• [DATA TO EXAMINE]
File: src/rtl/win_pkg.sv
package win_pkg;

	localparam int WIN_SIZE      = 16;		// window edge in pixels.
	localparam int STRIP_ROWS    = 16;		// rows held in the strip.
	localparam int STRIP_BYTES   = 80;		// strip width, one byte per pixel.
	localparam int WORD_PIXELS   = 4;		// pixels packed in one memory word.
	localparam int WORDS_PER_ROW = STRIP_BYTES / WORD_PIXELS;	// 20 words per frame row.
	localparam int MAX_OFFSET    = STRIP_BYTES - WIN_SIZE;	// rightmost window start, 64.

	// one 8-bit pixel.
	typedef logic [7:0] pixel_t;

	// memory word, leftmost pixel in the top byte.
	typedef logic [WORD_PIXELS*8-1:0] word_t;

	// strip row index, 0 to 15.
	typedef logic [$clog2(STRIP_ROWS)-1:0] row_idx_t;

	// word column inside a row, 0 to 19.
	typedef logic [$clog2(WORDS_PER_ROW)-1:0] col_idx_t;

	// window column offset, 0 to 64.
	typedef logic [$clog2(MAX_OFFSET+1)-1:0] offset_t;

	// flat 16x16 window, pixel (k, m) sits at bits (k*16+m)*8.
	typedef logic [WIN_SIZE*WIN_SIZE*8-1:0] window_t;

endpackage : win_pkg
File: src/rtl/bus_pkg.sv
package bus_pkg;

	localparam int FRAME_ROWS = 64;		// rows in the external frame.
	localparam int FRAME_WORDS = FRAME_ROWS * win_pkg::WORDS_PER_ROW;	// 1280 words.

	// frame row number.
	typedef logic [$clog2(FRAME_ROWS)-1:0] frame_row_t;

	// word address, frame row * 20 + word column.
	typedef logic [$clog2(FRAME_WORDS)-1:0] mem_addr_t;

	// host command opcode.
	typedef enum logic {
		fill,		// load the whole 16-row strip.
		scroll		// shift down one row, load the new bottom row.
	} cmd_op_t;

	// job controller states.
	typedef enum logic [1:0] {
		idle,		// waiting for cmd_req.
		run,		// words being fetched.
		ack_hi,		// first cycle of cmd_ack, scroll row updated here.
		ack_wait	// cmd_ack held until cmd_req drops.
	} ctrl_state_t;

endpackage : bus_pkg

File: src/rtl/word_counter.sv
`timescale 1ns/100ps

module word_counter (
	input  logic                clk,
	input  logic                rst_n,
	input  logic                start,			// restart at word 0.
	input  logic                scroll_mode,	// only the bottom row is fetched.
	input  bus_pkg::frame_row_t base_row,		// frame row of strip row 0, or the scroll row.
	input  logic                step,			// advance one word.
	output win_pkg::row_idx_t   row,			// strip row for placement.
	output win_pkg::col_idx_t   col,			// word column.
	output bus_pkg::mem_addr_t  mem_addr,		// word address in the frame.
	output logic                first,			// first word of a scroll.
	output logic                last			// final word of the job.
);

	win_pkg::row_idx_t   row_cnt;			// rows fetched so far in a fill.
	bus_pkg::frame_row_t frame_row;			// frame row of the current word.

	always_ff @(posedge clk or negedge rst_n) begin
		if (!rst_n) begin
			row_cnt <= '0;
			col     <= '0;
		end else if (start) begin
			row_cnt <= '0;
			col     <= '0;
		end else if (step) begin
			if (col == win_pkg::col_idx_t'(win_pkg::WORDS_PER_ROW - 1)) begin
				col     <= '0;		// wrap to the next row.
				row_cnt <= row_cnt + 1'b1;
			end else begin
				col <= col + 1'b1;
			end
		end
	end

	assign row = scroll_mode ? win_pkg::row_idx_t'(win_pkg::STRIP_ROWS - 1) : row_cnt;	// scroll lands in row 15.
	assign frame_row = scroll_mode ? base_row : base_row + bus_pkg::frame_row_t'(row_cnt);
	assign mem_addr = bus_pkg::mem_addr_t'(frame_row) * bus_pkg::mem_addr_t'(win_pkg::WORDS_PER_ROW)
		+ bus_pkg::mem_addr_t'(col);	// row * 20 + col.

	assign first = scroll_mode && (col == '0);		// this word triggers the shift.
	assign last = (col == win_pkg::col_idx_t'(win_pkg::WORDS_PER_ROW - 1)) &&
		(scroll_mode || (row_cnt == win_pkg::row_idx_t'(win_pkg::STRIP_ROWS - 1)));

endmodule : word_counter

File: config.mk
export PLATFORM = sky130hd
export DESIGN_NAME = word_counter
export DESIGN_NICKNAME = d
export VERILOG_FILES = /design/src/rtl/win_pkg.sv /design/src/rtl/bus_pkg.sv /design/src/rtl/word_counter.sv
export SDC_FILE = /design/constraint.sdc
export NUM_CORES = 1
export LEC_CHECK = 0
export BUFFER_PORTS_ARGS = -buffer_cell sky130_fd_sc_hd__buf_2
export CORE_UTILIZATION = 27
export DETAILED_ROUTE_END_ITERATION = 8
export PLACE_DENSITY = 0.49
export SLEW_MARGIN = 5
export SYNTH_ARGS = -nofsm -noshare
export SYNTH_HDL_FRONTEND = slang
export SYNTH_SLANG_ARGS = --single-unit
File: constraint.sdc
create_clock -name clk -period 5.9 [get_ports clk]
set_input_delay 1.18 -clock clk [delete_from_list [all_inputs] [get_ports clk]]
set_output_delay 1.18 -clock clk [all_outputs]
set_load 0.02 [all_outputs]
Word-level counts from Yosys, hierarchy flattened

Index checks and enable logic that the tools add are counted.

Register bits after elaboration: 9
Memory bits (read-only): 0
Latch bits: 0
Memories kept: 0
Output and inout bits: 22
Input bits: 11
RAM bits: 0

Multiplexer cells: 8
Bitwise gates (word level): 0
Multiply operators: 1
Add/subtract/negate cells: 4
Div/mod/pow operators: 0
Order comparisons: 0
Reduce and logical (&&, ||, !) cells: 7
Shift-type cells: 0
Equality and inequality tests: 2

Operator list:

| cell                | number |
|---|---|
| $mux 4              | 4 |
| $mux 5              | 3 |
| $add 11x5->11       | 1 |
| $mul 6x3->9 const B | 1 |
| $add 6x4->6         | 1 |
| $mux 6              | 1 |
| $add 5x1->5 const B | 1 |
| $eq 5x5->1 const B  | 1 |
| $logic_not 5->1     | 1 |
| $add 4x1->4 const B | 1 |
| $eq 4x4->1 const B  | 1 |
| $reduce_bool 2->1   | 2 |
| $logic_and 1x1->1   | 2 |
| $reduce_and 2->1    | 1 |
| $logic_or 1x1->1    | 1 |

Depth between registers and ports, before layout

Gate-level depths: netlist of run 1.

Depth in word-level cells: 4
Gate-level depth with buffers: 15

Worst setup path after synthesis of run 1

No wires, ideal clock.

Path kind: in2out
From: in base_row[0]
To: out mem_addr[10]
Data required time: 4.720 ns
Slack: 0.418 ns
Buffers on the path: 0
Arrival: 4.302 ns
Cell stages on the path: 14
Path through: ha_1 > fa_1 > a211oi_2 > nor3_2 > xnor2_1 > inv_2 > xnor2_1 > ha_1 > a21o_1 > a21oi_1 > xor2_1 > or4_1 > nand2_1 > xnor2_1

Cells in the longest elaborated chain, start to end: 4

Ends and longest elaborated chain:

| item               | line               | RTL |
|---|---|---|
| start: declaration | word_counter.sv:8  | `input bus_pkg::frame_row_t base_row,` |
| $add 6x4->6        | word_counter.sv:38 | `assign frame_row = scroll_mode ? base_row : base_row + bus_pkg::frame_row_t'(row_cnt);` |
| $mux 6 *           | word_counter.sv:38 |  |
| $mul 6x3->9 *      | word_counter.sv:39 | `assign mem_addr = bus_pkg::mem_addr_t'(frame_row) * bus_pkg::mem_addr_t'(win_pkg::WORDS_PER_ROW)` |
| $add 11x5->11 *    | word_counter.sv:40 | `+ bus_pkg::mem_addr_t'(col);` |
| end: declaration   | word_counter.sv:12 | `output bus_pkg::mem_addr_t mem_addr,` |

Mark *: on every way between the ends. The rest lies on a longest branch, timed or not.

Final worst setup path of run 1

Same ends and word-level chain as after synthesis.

* * *

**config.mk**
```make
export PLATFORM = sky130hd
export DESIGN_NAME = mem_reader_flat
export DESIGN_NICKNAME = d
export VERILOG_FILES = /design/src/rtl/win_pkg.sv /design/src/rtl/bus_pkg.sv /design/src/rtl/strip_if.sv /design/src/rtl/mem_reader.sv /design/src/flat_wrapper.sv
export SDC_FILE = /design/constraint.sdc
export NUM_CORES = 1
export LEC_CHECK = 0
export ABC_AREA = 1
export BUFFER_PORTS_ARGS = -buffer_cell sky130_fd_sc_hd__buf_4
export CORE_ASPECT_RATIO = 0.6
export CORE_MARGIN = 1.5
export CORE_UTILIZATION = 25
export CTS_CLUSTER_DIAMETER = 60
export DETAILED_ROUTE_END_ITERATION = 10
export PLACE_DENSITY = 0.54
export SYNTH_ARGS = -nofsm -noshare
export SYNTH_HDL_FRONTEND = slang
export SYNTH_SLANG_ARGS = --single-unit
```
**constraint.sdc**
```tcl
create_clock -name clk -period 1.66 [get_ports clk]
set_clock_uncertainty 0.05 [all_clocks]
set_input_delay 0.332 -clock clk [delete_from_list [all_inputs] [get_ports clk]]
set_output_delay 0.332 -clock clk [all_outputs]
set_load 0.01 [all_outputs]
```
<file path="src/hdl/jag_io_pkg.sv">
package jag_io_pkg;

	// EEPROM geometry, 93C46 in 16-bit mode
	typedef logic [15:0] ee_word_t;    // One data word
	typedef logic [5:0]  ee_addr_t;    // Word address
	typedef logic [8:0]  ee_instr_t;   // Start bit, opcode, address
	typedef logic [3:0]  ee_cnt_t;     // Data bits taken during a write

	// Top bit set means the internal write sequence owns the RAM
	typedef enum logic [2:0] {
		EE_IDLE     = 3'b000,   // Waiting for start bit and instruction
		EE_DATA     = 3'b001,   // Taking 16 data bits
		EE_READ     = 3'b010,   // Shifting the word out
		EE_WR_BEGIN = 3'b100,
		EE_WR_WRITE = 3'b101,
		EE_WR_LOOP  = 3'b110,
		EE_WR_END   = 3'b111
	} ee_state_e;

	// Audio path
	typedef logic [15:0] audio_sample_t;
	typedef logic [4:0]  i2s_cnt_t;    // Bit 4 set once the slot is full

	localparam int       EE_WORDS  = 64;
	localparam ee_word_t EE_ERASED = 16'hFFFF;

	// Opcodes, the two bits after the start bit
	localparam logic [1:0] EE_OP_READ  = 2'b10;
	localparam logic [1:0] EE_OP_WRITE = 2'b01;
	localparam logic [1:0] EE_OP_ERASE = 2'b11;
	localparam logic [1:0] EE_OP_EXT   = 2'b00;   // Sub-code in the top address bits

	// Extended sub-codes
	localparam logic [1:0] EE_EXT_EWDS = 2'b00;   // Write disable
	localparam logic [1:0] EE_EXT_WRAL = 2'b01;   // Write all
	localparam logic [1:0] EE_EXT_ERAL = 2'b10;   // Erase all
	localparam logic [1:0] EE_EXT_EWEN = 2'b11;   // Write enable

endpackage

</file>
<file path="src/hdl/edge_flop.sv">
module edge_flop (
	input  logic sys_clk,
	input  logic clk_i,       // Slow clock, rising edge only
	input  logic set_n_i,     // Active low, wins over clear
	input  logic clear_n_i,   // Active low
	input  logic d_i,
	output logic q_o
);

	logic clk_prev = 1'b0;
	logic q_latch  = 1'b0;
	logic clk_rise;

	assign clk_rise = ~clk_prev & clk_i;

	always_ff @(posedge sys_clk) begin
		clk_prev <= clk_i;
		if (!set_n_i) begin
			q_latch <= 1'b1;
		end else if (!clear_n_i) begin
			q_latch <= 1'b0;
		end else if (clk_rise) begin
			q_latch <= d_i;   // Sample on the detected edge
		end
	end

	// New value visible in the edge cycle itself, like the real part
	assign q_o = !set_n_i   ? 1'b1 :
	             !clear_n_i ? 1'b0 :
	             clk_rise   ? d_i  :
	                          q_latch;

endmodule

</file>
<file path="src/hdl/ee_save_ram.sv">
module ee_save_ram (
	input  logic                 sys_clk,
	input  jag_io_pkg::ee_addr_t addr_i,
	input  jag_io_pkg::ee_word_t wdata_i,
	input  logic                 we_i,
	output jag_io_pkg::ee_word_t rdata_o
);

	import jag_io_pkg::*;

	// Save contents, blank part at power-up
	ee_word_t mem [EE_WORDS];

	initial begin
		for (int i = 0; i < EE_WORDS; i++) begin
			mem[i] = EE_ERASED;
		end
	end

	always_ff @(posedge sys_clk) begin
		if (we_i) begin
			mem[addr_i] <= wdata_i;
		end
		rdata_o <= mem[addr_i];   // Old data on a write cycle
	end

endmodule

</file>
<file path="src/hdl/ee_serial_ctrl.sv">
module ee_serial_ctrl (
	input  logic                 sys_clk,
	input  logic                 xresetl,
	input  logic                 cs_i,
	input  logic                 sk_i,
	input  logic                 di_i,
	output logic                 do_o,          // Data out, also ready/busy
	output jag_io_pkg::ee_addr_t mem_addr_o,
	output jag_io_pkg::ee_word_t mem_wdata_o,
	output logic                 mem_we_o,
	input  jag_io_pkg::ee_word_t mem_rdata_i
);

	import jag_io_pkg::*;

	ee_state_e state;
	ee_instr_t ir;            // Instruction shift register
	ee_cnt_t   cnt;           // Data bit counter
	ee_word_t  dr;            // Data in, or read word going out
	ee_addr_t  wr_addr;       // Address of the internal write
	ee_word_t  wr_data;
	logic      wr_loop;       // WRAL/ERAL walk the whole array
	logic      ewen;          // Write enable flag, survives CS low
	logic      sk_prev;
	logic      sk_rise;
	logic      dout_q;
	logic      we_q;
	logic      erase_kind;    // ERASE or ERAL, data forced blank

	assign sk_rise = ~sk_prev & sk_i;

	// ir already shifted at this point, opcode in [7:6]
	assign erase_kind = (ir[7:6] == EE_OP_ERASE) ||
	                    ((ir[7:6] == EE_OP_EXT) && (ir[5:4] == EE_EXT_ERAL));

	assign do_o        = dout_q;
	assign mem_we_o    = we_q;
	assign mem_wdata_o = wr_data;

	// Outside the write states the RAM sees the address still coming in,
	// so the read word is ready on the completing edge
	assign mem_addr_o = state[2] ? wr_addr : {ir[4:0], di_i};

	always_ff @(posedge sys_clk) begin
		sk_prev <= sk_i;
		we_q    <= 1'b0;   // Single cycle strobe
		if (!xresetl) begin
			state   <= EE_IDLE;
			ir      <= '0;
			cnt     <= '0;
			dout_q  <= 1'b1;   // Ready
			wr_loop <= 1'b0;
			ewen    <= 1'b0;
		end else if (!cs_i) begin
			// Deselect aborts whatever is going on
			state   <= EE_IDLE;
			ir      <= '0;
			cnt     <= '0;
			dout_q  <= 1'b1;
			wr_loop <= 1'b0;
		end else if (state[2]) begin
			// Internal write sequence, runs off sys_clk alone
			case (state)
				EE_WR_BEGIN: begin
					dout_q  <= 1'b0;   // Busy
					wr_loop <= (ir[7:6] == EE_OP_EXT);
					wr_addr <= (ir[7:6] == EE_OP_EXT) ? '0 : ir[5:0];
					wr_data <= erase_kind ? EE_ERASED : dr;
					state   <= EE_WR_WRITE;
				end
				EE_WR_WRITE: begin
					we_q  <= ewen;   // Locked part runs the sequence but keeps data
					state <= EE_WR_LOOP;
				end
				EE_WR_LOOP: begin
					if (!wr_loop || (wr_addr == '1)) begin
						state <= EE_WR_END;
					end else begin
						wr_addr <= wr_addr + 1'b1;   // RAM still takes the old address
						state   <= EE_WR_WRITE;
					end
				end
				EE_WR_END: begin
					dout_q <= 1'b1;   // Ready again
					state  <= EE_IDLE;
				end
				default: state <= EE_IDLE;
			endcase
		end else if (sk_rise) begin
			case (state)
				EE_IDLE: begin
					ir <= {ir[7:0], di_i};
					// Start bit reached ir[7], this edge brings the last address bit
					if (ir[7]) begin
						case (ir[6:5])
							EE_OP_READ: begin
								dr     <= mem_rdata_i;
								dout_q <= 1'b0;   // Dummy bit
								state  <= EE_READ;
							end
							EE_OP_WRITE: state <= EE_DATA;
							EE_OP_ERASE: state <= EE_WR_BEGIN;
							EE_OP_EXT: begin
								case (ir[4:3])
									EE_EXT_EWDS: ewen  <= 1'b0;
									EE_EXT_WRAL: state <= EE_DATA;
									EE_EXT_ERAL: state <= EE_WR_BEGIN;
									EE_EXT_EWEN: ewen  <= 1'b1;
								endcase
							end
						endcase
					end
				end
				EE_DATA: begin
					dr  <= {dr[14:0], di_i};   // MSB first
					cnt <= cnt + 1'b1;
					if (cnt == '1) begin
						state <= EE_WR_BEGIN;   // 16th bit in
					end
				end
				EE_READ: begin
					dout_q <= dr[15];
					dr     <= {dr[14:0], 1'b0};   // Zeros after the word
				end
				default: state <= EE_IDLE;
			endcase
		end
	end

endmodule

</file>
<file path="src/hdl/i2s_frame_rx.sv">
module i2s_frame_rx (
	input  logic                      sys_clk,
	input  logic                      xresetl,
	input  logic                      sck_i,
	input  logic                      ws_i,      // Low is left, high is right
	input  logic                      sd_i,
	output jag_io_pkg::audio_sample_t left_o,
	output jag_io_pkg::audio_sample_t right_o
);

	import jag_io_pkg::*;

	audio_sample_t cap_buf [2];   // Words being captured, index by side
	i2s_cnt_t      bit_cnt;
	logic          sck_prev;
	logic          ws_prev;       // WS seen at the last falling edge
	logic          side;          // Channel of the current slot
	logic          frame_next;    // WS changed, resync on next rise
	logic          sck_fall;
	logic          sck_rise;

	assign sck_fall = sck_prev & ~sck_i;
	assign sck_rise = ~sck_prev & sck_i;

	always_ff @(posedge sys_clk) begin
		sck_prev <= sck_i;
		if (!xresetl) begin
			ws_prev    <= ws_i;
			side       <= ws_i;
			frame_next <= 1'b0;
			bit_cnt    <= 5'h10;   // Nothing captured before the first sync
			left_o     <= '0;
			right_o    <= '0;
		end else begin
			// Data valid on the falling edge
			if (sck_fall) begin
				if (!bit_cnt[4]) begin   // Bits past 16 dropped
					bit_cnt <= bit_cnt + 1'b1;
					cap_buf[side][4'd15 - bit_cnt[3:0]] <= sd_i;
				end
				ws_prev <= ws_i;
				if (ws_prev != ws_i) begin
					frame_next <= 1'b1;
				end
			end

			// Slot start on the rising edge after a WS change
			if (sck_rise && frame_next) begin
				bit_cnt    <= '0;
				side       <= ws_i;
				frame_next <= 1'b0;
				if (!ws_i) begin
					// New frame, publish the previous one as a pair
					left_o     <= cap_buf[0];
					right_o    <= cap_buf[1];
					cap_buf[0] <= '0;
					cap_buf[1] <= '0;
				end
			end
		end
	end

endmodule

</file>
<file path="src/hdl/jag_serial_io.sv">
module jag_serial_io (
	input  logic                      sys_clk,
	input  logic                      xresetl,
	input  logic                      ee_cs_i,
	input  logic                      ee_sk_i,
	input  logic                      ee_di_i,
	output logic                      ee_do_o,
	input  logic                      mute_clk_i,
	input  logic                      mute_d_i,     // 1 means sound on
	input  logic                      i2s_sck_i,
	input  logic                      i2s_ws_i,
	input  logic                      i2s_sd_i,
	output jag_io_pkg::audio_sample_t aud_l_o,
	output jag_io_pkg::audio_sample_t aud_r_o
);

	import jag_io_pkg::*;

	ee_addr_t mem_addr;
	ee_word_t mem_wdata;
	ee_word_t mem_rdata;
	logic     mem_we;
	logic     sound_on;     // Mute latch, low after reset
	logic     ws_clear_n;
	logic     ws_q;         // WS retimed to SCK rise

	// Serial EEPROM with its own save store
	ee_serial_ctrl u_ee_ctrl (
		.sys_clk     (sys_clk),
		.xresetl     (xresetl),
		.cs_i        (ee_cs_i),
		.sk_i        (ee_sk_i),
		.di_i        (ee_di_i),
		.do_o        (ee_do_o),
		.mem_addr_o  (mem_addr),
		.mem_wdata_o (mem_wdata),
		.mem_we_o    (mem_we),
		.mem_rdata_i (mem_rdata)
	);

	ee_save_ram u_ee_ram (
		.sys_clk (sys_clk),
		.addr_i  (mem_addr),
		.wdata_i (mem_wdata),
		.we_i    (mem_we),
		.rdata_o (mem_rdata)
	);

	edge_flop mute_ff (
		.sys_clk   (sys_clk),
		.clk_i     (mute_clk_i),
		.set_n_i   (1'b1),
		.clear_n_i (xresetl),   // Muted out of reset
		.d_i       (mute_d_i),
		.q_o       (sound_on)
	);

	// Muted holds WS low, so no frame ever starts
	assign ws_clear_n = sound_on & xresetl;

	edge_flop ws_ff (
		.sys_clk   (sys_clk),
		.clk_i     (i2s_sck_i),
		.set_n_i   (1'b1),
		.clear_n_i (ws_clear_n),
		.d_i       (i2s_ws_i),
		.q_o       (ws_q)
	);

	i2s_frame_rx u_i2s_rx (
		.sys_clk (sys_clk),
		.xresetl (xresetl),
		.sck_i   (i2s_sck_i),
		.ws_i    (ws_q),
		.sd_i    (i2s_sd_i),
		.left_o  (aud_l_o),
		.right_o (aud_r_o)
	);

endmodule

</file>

...

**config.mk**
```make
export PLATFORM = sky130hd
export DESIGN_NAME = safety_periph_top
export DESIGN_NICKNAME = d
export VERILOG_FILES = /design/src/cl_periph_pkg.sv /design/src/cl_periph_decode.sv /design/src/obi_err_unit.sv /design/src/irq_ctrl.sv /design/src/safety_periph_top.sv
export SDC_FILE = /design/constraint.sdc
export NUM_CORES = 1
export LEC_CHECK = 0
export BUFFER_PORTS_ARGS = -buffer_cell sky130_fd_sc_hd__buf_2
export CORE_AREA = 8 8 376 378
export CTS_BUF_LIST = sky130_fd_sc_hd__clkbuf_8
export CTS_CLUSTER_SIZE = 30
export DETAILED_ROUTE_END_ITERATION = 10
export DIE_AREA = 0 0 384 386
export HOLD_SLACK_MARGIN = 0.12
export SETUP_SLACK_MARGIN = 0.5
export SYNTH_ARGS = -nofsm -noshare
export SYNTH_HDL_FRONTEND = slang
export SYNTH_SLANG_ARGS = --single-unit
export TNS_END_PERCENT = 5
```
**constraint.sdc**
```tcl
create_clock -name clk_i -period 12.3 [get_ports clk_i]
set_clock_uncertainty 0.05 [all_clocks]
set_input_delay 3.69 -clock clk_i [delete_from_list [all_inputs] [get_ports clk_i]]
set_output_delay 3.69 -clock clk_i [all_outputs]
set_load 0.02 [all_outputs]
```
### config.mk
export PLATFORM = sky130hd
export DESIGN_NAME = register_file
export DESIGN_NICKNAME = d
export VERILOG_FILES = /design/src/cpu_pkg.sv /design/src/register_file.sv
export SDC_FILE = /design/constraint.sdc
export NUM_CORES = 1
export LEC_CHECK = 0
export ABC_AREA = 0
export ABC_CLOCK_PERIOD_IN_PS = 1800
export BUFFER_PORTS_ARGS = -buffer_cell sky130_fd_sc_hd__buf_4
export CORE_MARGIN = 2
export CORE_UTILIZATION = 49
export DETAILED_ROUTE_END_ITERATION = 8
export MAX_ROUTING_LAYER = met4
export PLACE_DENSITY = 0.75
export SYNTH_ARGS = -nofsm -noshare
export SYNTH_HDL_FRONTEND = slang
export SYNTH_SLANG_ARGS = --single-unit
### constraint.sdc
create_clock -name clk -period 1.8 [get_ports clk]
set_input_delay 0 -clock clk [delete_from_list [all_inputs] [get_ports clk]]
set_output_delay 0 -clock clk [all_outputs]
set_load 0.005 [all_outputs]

• [EXERCISE DIRECTIONS]
Copy the entries above exactly, but only from the line holding "File: src/rtl/win_pkg.sv" through the line holding "typedef logic [7:0] pixel_t;", both included.

• [WORKED SOLUTION]
File: src/rtl/win_pkg.sv
package win_pkg;

	localparam int WIN_SIZE      = 16;		// window edge in pixels.
	localparam int STRIP_ROWS    = 16;		// rows held in the strip.
	localparam int STRIP_BYTES   = 80;		// strip width, one byte per pixel.
	localparam int WORD_PIXELS   = 4;		// pixels packed in one memory word.
	localparam int WORDS_PER_ROW = STRIP_BYTES / WORD_PIXELS;	// 20 words per frame row.
	localparam int MAX_OFFSET    = STRIP_BYTES - WIN_SIZE;	// rightmost window start, 64.

	// one 8-bit pixel.
	typedef logic [7:0] pixel_t;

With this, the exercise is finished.